Reporting Steve Pickett
DALLAS (CBSDFW.COM) – The path to a compromised immigration reform bill goes right through North Texas.
There are more than one-point-one million people in Texas without legal status. Demographers estimate 400-thousand of them live in the North Texas area. Rossy Robledo used to be one of them.
Robledo says she came to Texas in 1980 and worked up to four jobs at one time. She knows that quiet, jubilant shouts are coming from the shops and businesses along Dallas’ Jefferson Boulevard, as immigration reform is pushed to the front of the national agenda.
A bipartisan group of senators outlined a plan for citizenship for the roughly 11-million undocumented people living in the U.S.
The group, called the “Gang of 8,” proposed establishing an employment verification system as well as an improved process for admitting immigrants into the U.S.

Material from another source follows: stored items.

Source: an optimization exercise on an open RTL-to-GDS flow (aim: small area, a short achievable clock period and few clock cycles). Production flows keep margins and buffers that such runs may drop.
In this exercise RTL edits were held to simulation tests only and were not proved equivalent to the original.
Power and IR drop assume default switching activity.

==> design/flow/config.mk <==
export PLATFORM = sky130hd
export DESIGN_NAME = software_timer_expiry_scan
export DESIGN_NICKNAME = software_timer_expiry_scan
export VERILOG_FILES = /design/flow/design.v
export SDC_FILE = /design/flow/constraint.sdc
export NUM_CORES = 4
export LEC_CHECK = 0
export ABC_CLOCK_PERIOD_IN_PS = 2600
export CAP_MARGIN = 20
export CORE_MARGIN = 2
export CORE_UTILIZATION = 40
export CTS_CLUSTER_DIAMETER = 80
export CTS_CLUSTER_SIZE = 24
export SETUP_SLACK_MARGIN = 3.4
export SLEW_MARGIN = 20
export TNS_END_PERCENT = 5
==> design/flow/constraint.sdc <==
create_clock -name core_clock -period 6.0 [get_ports {clk}]
set_input_delay 1.2000 -clock core_clock [delete_from_list [all_inputs] [get_ports {clk}]]
set_output_delay 1.2000 -clock core_clock [all_outputs]
set_load 0.01 [all_outputs]
==> design/flow/design.v <==
`default_nettype none
module swt_front #(
	parameter int NUM_TIMERS = 32
) (
	input  wire logic         clk,
	input  wire logic         arst_n,
	input  wire logic         push,
	output      logic         full,
	input  wire logic [1:0]   mode,
	input  wire logic [4:0]   timer_id,
	input  wire logic [15:0]  deadline,
	input  wire logic [7:0]   payload,
	input  wire logic         cmd_take,
	output      logic         cmd_valid,
	output      logic [1:0]   cmd_op,
	output      logic [NUM_TIMERS-1:0] cmd_sel,
	output      logic         cmd_wait,
	input  wire logic [NUM_TIMERS-1:0] busy_nx,
	output      logic [15:0]  cmd_deadline,
	output      logic         cmd_due,
	input  wire logic [15:0]  nxt,
	input  wire logic         nxt_inc,
	output      logic [7:0]   cmd_payload
);
	logic        sk_v;
	logic [1:0]  sk_op;
	logic [4:0]  sk_id;
	logic [15:0] sk_dl;
	logic [7:0]  sk_pl;
	logic        acc;
	logic [4:0]  ld_id;
	logic [NUM_TIMERS-1:0] ld_sel;
	logic [15:0] ld_dl;
	logic        ld_lt;
	logic        ld_eq;
	logic        hd_load;
	assign full    = sk_v;
	assign acc     = push && !sk_v && (mode != 2'd3);
	assign hd_load = !cmd_valid || cmd_take;
	assign ld_id   = sk_v ? sk_id : timer_id;
	assign ld_dl   = sk_v ? sk_dl : deadline;
	always_comb begin
		for (int i = 0; i < NUM_TIMERS; i++) begin
			ld_sel[i] = (ld_id == 5'(i));
		end
	end
	assign ld_lt   = (ld_dl < nxt);
	assign ld_eq   = (ld_dl == nxt);
	always_ff @(posedge clk) begin
		if (hd_load) begin
			cmd_op       <= sk_v ? sk_op : mode;
			cmd_sel      <= ld_sel;
			cmd_deadline <= ld_dl;
			cmd_due      <= nxt_inc ? (ld_lt || ld_eq) : (ld_lt || (nxt == 16'd0));
			cmd_payload  <= sk_v ? sk_pl : payload;
		end
		if (!sk_v) begin
			sk_op <= mode;
			sk_id <= timer_id;
			sk_dl <= deadline;
			sk_pl <= payload;
		end
	end
	always_ff @(posedge clk) begin
		cmd_wait <= |(busy_nx & (hd_load ? ld_sel : cmd_sel));
	end
	always_ff @(posedge clk or negedge arst_n) begin
		if (!arst_n) begin
			cmd_valid <= 1'b0;
			sk_v      <= 1'b0;
		end else begin
			if (hd_load) begin
				cmd_valid <= sk_v || acc;
				sk_v      <= 1'b0;
			end else if (acc) begin
				sk_v      <= 1'b1;
			end
		end
	end
endmodule
`default_nettype wire
`default_nettype none
module swt_res_fifo (
	input  wire logic         clk,
	input  wire logic         arst_n,
	input  wire logic         res_push,
	input  wire logic [4:0]   res_id,
	input  wire logic [7:0]   res_payload,
	input  wire logic         res_last,
	output      logic         res_full,
	input  wire logic         pop,
	output      logic         empty,
	output      logic [4:0]   out_id,
	output      logic [7:0]   out_payload,
	output      logic         out_last
);
	logic o_v;
	assign empty    = !o_v;
	assign res_full = o_v && !pop;
	always_ff @(posedge clk) begin
		if (!res_full) begin
			out_id      <= res_id;
			out_payload <= res_payload;
			out_last    <= res_last;
		end
	end
	always_ff @(posedge clk or negedge arst_n) begin
		if (!arst_n) begin
			o_v <= 1'b0;
		end else if (!res_full) begin
			o_v <= res_push;
		end
	end
endmodule
`default_nettype wire
`default_nettype none
module swt_back #(
	parameter int NUM_TIMERS = 32
) (
	input  wire logic         clk,
	input  wire logic         arst_n,
	input  wire logic         cmd_valid,
	input  wire logic [1:0]   cmd_op,
	input  wire logic [NUM_TIMERS-1:0] cmd_sel,
	input  wire logic         cmd_wait,
	output      logic [NUM_TIMERS-1:0] busy_nx,
	input  wire logic [15:0]  cmd_deadline,
	input  wire logic         cmd_due,
	output      logic [15:0]  nxt,
	output      logic         nxt_inc,
	input  wire logic [7:0]   cmd_payload,
	output      logic         cmd_take,
	input  wire logic         res_full,
	output      logic         res_push,
	output      logic [4:0]   res_id,
	output      logic [7:0]   res_payload,
	output      logic         res_last
);
	localparam logic [1:0] OP_TICK   = 2'd0;
	localparam logic [1:0] OP_ARM    = 2'd1;
	localparam logic [1:0] OP_CANCEL = 2'd2;
	logic [15:0]           nxt2_q;
	logic [NUM_TIMERS-1:0] active_q;
	logic [NUM_TIMERS-1:0] match_q;
	logic [NUM_TIMERS-1:0] rest_q;
	logic [NUM_TIMERS-1:0] pend2_q;
	logic [NUM_TIMERS-1:0] sel_q;
	logic                  p1v_q;
	logic                  p2v_q;
	logic                  selv_q;
	logic                  last_q;
	logic [15:0]           dl_mem [0:NUM_TIMERS-1];
	logic [7:0]            pl_mem [0:NUM_TIMERS-1];
	logic [NUM_TIMERS-1:0] hit2;
	logic [NUM_TIMERS-1:0] fire;
	logic [NUM_TIMERS-1:0] we;
	logic                  any_fire;
	logic                  p1_free;
	logic                  adv;
	logic                  is_tick;
	logic                  is_arm;
	logic                  is_cancel;
	logic                  tick_go;
	logic                  arm_go;
	function automatic logic [NUM_TIMERS-1:0] lowest(input logic [NUM_TIMERS-1:0] v);
		logic [NUM_TIMERS-1:0] p;
		p = v;
		for (int s = 1; s < NUM_TIMERS; s = s * 2) begin
			p = p | (p << s);
		end
		lowest = v & ~(p << 1);
	endfunction
	function automatic logic [NUM_TIMERS-1:0] above(input logic [NUM_TIMERS-1:0] v);
		logic [NUM_TIMERS-1:0] p;
		p = v;
		for (int s = 1; s < NUM_TIMERS; s = s * 2) begin
			p = p | (p << s);
		end
		above = v & (p << 1);
	endfunction
	function automatic logic single(input logic [NUM_TIMERS-1:0] v);
		logic [NUM_TIMERS-1:0] a;
		logic [NUM_TIMERS-1:0] m;
		a = v;
		m = '0;
		for (int w = 1; w < NUM_TIMERS; w = w * 2) begin
			for (int i = 0; i + w < NUM_TIMERS; i = i + 2 * w) begin
				m[i] = m[i] || m[i + w] || (a[i] && a[i + w]);
				a[i] = a[i] || a[i + w];
			end
		end
		single = !m[0];
	endfunction
	assign is_tick   = cmd_valid && (cmd_op == OP_TICK);
	assign is_arm    = cmd_valid && (cmd_op == OP_ARM);
	assign is_cancel = cmd_valid && (cmd_op == OP_CANCEL);
	assign res_push  = selv_q && !res_full;
	assign p1_free   = !p1v_q || (res_push && last_q);
	assign adv       = res_push || !selv_q;
	assign tick_go   = is_tick && (!p2v_q || p1_free);
	assign arm_go    = is_arm && !cmd_wait;
	assign cmd_take  = tick_go || arm_go || is_cancel;
	assign we        = arm_go ? cmd_sel : '0;
	assign busy_nx   = (res_push ? rest_q : (sel_q | rest_q)) | pend2_q |
	                   (is_tick ? (active_q & match_q) : '0);
	assign fire      = tick_go ? (active_q & match_q) : '0;
	assign any_fire  = tick_go && (|(active_q & match_q));
	assign nxt       = nxt2_q;
	assign nxt_inc   = tick_go;
	always_comb begin
		for (int i = 0; i < NUM_TIMERS; i++) begin
			hit2[i] = (dl_mem[i] == nxt2_q);
		end
	end
	always_comb begin
		res_id      = '0;
		res_payload = '0;
		for (int i = 0; i < NUM_TIMERS; i++) begin
			if (sel_q[i]) begin
				res_id      = res_id | 5'(i);
				res_payload = res_payload | pl_mem[i];
			end
		end
		res_last = last_q;
	end
	always_ff @(posedge clk) begin
		for (int i = 0; i < NUM_TIMERS; i++) begin
			if (we[i]) begin
				dl_mem[i] <= cmd_deadline;
				pl_mem[i] <= cmd_payload;
				match_q[i] <= cmd_due;
			end else if (tick_go) begin
				match_q[i] <= hit2[i];
			end
		end
	end
	always_ff @(posedge clk or negedge arst_n) begin
		if (!arst_n) begin
			nxt2_q   <= 16'd2;
			active_q <= '0;
			rest_q   <= '0;
			pend2_q  <= '0;
			sel_q    <= '0;
			p1v_q    <= 1'b0;
			p2v_q    <= 1'b0;
			selv_q   <= 1'b0;
			last_q   <= 1'b0;
		end else begin
			if (tick_go) begin
				nxt2_q <= nxt2_q + 1'b1;
			end
			for (int i = 0; i < NUM_TIMERS; i++) begin
				if (we[i]) begin
					active_q[i] <= 1'b1;
				end else if (is_cancel && cmd_sel[i]) begin
					active_q[i] <= 1'b0;
				end else if (fire[i]) begin
					active_q[i] <= 1'b0;
				end
			end
			if (p1_free) begin
				sel_q   <= lowest(pend2_q);
				rest_q  <= p2v_q ? above(pend2_q) : fire;
				last_q  <= single(pend2_q);
				selv_q  <= p2v_q;
				p1v_q   <= p2v_q || any_fire;
				pend2_q <= p2v_q ? fire : '0;
				p2v_q   <= p2v_q && any_fire;
			end else begin
				if (adv) begin
					sel_q  <= lowest(rest_q);
					rest_q <= above(rest_q);
					last_q <= single(rest_q);
					selv_q <= 1'b1;
				end
				pend2_q <= pend2_q | fire;
				p2v_q   <= p2v_q || any_fire;
			end
		end
	end
endmodule
`default_nettype wire
`default_nettype none
module software_timer_expiry_scan #(
	parameter int NUM_TIMERS = 32
) (
	input  wire logic         clk,
	input  wire logic         arst_n,
	input  wire logic         push,
	output      logic         full,
	input  wire logic [1:0]   mode,
	input  wire logic [4:0]   timer_id,
	input  wire logic [15:0]  deadline,
	input  wire logic [7:0]   payload,
	output      logic         empty,
	input  wire logic         pop,
	output      logic [4:0]   fired_timer,
	output      logic [7:0]   fired_payload,
	output      logic         last
);
	logic [1:0]  cmd_op;
	logic [NUM_TIMERS-1:0] cmd_sel;
	logic        cmd_wait;
	logic [NUM_TIMERS-1:0] busy_nx;
	logic [15:0] cmd_deadline;
	logic        cmd_due;
	logic [15:0] nxt;
	logic        nxt_inc;
	logic [7:0]  cmd_payload;
	logic        cmd_valid;
	logic        cmd_take;
	logic [4:0]  res_id;
	logic [7:0]  res_payload;
	logic        res_last;
	logic        res_push;
	logic        res_full;
	swt_front #(
		.NUM_TIMERS(NUM_TIMERS)
	) u_front (
		.clk          (clk),
		.arst_n       (arst_n),
		.push         (push),
		.full         (full),
		.mode         (mode),
		.timer_id     (timer_id),
		.deadline     (deadline),
		.payload      (payload),
		.cmd_take     (cmd_take),
		.cmd_valid    (cmd_valid),
		.cmd_op       (cmd_op),
		.cmd_sel      (cmd_sel),
		.cmd_wait     (cmd_wait),
		.busy_nx      (busy_nx),
		.cmd_deadline (cmd_deadline),
		.cmd_due      (cmd_due),
		.nxt          (nxt),
		.nxt_inc      (nxt_inc),
		.cmd_payload  (cmd_payload)
	);
	swt_back #(
		.NUM_TIMERS(NUM_TIMERS)
	) u_back (
		.clk          (clk),
		.arst_n       (arst_n),
		.cmd_valid    (cmd_valid),
		.cmd_op       (cmd_op),
		.cmd_sel      (cmd_sel),
		.cmd_wait     (cmd_wait),
		.busy_nx      (busy_nx),
		.cmd_deadline (cmd_deadline),
		.cmd_due      (cmd_due),
		.nxt          (nxt),
		.nxt_inc      (nxt_inc),
		.cmd_payload  (cmd_payload),
		.cmd_take     (cmd_take),
		.res_full     (res_full),
		.res_push     (res_push),
		.res_id       (res_id),
		.res_payload  (res_payload),
		.res_last     (res_last)
	);
	swt_res_fifo u_res_fifo (
		.clk         (clk),
		.arst_n      (arst_n),
		.res_push    (res_push),
		.res_id      (res_id),
		.res_payload (res_payload),
		.res_last    (res_last),
		.res_full    (res_full),
		.pop         (pop),
		.empty       (empty),
		.out_id      (fired_timer),
		.out_payload (fired_payload),
		.out_last    (last)
	);
endmodule
`default_nettype wire
==> design/flow/flow/run.sh <==
#!/bin/bash
# Layout flow: the standard flow (standard synthesis, ORFS place, CTS,
# route) with two changes: the port buffers are plain buf_4 cells instead of
# ORFS's default pick (a slow delay cell), and CTS inserts no dummy loads.
# Each tool's output goes to standard.log in this folder (and ORFS's own logs
# under orfs/logs).
set -o pipefail
export BUFFER_PORTS_ARGS="-buffer_cell sky130_fd_sc_hd__buf_4"
export CTS_ARGS="-sink_clustering_enable -repair_clock_nets -sink_clustering_size 24 -sink_clustering_max_diameter 80 -dont_use_dummy_load"
bash standard.sh > standard.log 2>&1
==> design/flow/standard.sh <==
#!/bin/bash
# synth_recipe.tcl (not shown) runs the flow's synth.tcl, then flattens the netlist and writes it again
# the make line also repeats each setting of config.mk as NAME=value (left out here)
make -C /OpenROAD-flow-scripts/flow DESIGN_CONFIG=/design/flow/config.mk WORK_HOME=/design/flow/orfs CLKGATE_MAP_FILE= SYNTH_SCRIPT=/design/flow/synth_recipe.tcl "${@:-finish}"
==> results of run 1 <==
==> cell families after synthesis <==
group | count (synthesis) | share of synthesized area
DFF | 1056 | 0.6808
muxes | 31 | 0.007755
xor gates and xnor gates | 528 | 0.1038
buffers and inverters | 272 | 0.02357
AOI/OAI and AO/OA | 574 | 0.08662
adders and majority gates | 20 | 0.005507
and+or+nand+nor | 802 | 0.09193
==> cell usage in the layout, fill, tap and decap left out, types with 6 or more instances in the layout <==
master	count
inv_1	50
or3_1	7
edfxtp_1	841
o21ai_0	177
mux2_2	25
a221oi_1	26
nor2_1	90
a21oi_1	22
dfrtp_2	20
nor3_1	19
xnor2_1	16
nand3_1	91
a32oi_1	10
o22ai_1	19
nor3_2	8
nor4_1	154
a31oi_1	32
clkinvlp_4	7
dfrtp_4	11
buf_6	11
nand4_1	84
or4_4	8
clkbuf_16	52
a22o_1	31
dfrtp_1	119
a211oi_1	31
xor2_1	512
dfxtp_1	64
o31ai_1	9
buf_4	175
o211ai_1	37
o21ai_1	9
a22oi_1	135
ha_1	18
or4_1	15
nand2_1	273
a21o_1	6
==> layout make-up <==
class / instances / area [sq um]
diodes: 1 / 2.502
clock buffers: 52 / 1301
fillers: 9968 / 61590
inverters: 68 / 292.8
multi-input cells: 1956 / 13420
flip-flops and latches: 1056 / 30390
well taps: 1488 / 1862
repair buffers: 196 / 1648
repair inverters: 2 / 16.27
==> per-stage QoR <==
stage          hold slack, ns  worst slack [ns]  cell area [sq um]  instances  total power, mW
5_1_grt                0.4903             3.174              48920       4818            17.98
3_3_place_gp           0.4526             1.645              46730       4706            13.37
3_5_place_dp           0.4597             1.534              46730       4706            13.41
6_report               0.4795             3.237              48930       4819            17.40
2_1_floorplan          0.4461             3.039              44570       3283            11.59
4_1_cts                0.4821             3.237              48410       4777            17.23
==> power groups by stage <==
stage	logic, mW	clock network, mW	registers, mW
detailed placement	3.63	0	9.79
global route	4.23	4.08	9.67
CTS	3.78	3.84	9.61
global placement	3.59	0	9.78
finish	3.96	3.80	9.64
floorplan	2.34	0	9.25
==> sequential cells by signal (all words and copies together) (netlist names), 32 cells and up <==
| signal | flops |
|---|---|
| u_back.pl_mem | 256 |
| u_back.pend2_q | 32 |
| u_back.sel_q | 32 |
| u_back.rest_q | 32 |
| u_front.cmd_sel | 32 |
| u_back.dl_mem | 512 |
| u_back.active_q | 32 |
| u_back.match_q | 32 |
==> layer usage <==
| layer | global-route usage | share of wire | up-vias |
|---|---|---|---|
| li1 | - | - | 12350 |
| met5 | 0 | 0.00016 | - |
| met3 | 0.03751 | 0.089 | 283 |
| met4 | 0.08047 | 0.037 | 4 |
| met2 | 0.3907 | 0.45 | 1515 |
| met1 | 0.3524 | 0.42 | 14860 |
==> worst max-delay path, stage by stage <==
cell	delay [ns]
buf_6	0.09
nor2_4	0.17
clkinv_8	0.11
a311oi_4	0.42
or4_4	0.23
a22oi_2	0.07
or4_4	0.56
nor4b_4	0.30
nand4_1	0.12
==> path summary, 6_finish.rpt <==
path	to	slack, ns	from	depth (start not counted)
max reg2reg	u_back.match_q[18]	3.24	u_back.nxt2_q[8]	5
max	u_front.cmd_wait	3.24	pop	9
max in group asynchronous	u_back.pend2_q[6]	4.30	arst_n	2
min reg2reg	u_front.sk_pl[2]	0.48	u_front.sk_pl[2]	1
min in group asynchronous	u_back.sel_q[25]	0.59	arst_n	1
min	u_front.sk_pl[2]	0.48	u_front.sk_pl[2]	1
==> what timing repair did <==
| action | 4_1_cts | 5_1_grt |
|---|---|---|
| gates resized for setup | 54 | 50 |
| cloned | 3 | 1 |
| buffers inserted | 16 | 40 |
| pin swaps | 4 | 21 |
| setup endpoints to repair | 192 | 83 |
==> results.py, run 1 <==
metrics = {
    "run_status": {
        "outcome": "complete, no violations",
    },
    "pwr": {
        "p_switching_mw": 5.817,
        "intPower_mw": 11.58,
        "comb_power_share": 0.228,
        "max-vdd-ir-drop_mv": 0.2696,
        "pwr-share-seq": 0.554,
        "p_per_area_mw_per_mm2": 355.6,
        "leakagePower_nw": 17.51,
        "p_sw_frac": 0.3343,
        "pwr-share-clk": 0.218,
    },
    "sta": {
        "rsz0062_at_grt": "true",
        "final.setup_skew_ns": 0.05709,
        "period_minus_slack_ns": 2.763,
        "worst_slew_pin_slew_ns": 1.178,
        "fmax_ghz": 0.3619,
        "finalHoldViolCount": 0,
        "slew_viol_final": 0,
        "setup_tns_ns": 0,
        "fin_crit_sh": 0.4605,
        "setup_viol": 0,
        "max-slew-margin-rel": 0.2148,
    },
    "logic_synthesis": {
        "yosys_register_bits": 1056,
        "synth_ff_type": "edfxtp_1",
        "syn_avg_cell_area_sq_um": 13.56,
        "yosysMostFrequentCell": "edfxtp_1",
        "synth.net_count": 3336,
        "syn_inst": 3283,
        "synthArstFlopShare": 0.1430,
        "synth_cell_types": 77,
        "seq_area_frac_synth": 0.6808,
        "netlist_area_sq_mm": 0.04453,
        "synth_common_cells": "841 x edfxtp_1, 512 x xor2_1, 276 x nand2_1, 182 x o21ai_0, 166 x clkbuf_1",
        "yosysWarnings": 5,
        "synth_area_leaders": "edfxtp_1 57%, xor2_1 10%, dfrtp_1 8.4%",
        "synth_top_cell_by_area": "edfxtp_1",
        "synth_edf_count": 841,
        "yosys.area.top_type_share": 0.5671,
    },
    "clock_tree": {
        "cts_hold_buf": 0,
        "cts.path.max_buffers": 3,
        "cts_max_level": 2,
        "cts.sinks": 1056,
        "numCtsBuffers": 52,
        "cts.clk_slew.worst_paths_ns": 0.10,
        "cts_root_buffer": "clkbuf_16",
        "cts_tree": "done",
        "clkLatencyLatePin_ns": 0.68,
    },
    "placed_design": {
        "dp_hpwl_mm": 86.32,
        "place_congestion": 0.9833,
        "port_buffers": 50,
    },
    "job": {
        "maxCapViolCount": 0,
    },
    "floorplanning": {
        "die_w_um": 337.7,
        "initial_utilization": 0.4029,
        "rows": 122,
        "die_h_um": 337.7,
        "num_io_pins": 51,
        "die_area_sq_mm": 0.1140,
        "core_sq_mm": 0.1105,
    },
    "final_layout": {
        "area_growth_pct": 9.868,
        "post-route-util": 0.4427,
        "fin_nets": 3385,
        "layout-drive-gt1-share": 0.1147,
    },
    "detailed_routing": {
        "num_vias": 29020,
        "drc": 0,
        "wl_per_cell_um": 29.81,
        "via_per_inst": 6.022,
        "drt_iter0_drc": 3837,
        "drt-pass1-iter-count": 6,
        "ant_nets": 0,
        "routed_wl_mm": 143.7,
    },
    "critical_path": {
        "critical_path.max_fanout": 8,
        "end_kind": "flop",
        "crit_type": "in -> reg",
        "critPathRequiredTime_ns": 6.52,
        "startpoint_type": "input port",
        "arrival_ns": 3.28,
    },
    "global_route": {
        "grt_overflow": 0,
        "track_usage": 0.2480,
        "grt_pass1_vias": 27260,
        "grt_max_degree": 75,
        "antenna_found_initial": 3,
        "grt_first_pass_wirelength_mm": 201.6,
    },
    "min_path": {
        "min_path_type": "reg -> reg",
    },
}
Testbench counts, summed over its fixed seeds: cycles 16,363.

Some Republicans are already resisting the plan. U.S. Sen. Ted Cruz from Texas issued the following statement about the proposal:
I appreciate the good work that senators in both parties have put into trying to fix our broken immigration system. There are some good elements in this proposal, especially increasing the resources and manpower to secure our border and also improving and streamlining legal immigration. However, I have deep concerns with the proposed path to citizenship. To allow those who came here illegally to be placed on such a path is both inconsistent with rule of law and profoundly unfair to the millions of legal immigrants who waited years, if not decades, to come to America legally.
President Obama is set to unveil his plan on Tuesday.
Former Dallas City Councilman and State Representative Domingo Garcia has led the local fight for thousands of North Texans living here illegally. He welcomed the two-party outline for rebuilding immigration law, and said undocumented workers and their families will not be receiving a free ride to U.S. citizenship.
“In this case, it will be earned legalization,” says Garcia. “They’ll have to pay taxes, get in the back of the line, and learn English.”
Critics have called it amnesty, allowing immigration violators to remain in communities.
Latino community leader Hector Flores says thousands living here have earned a path to citizenship.
“I think Americans want anybody who comes here, who values earned legalization, where you deserve to be a citizen of this country,” Flores says.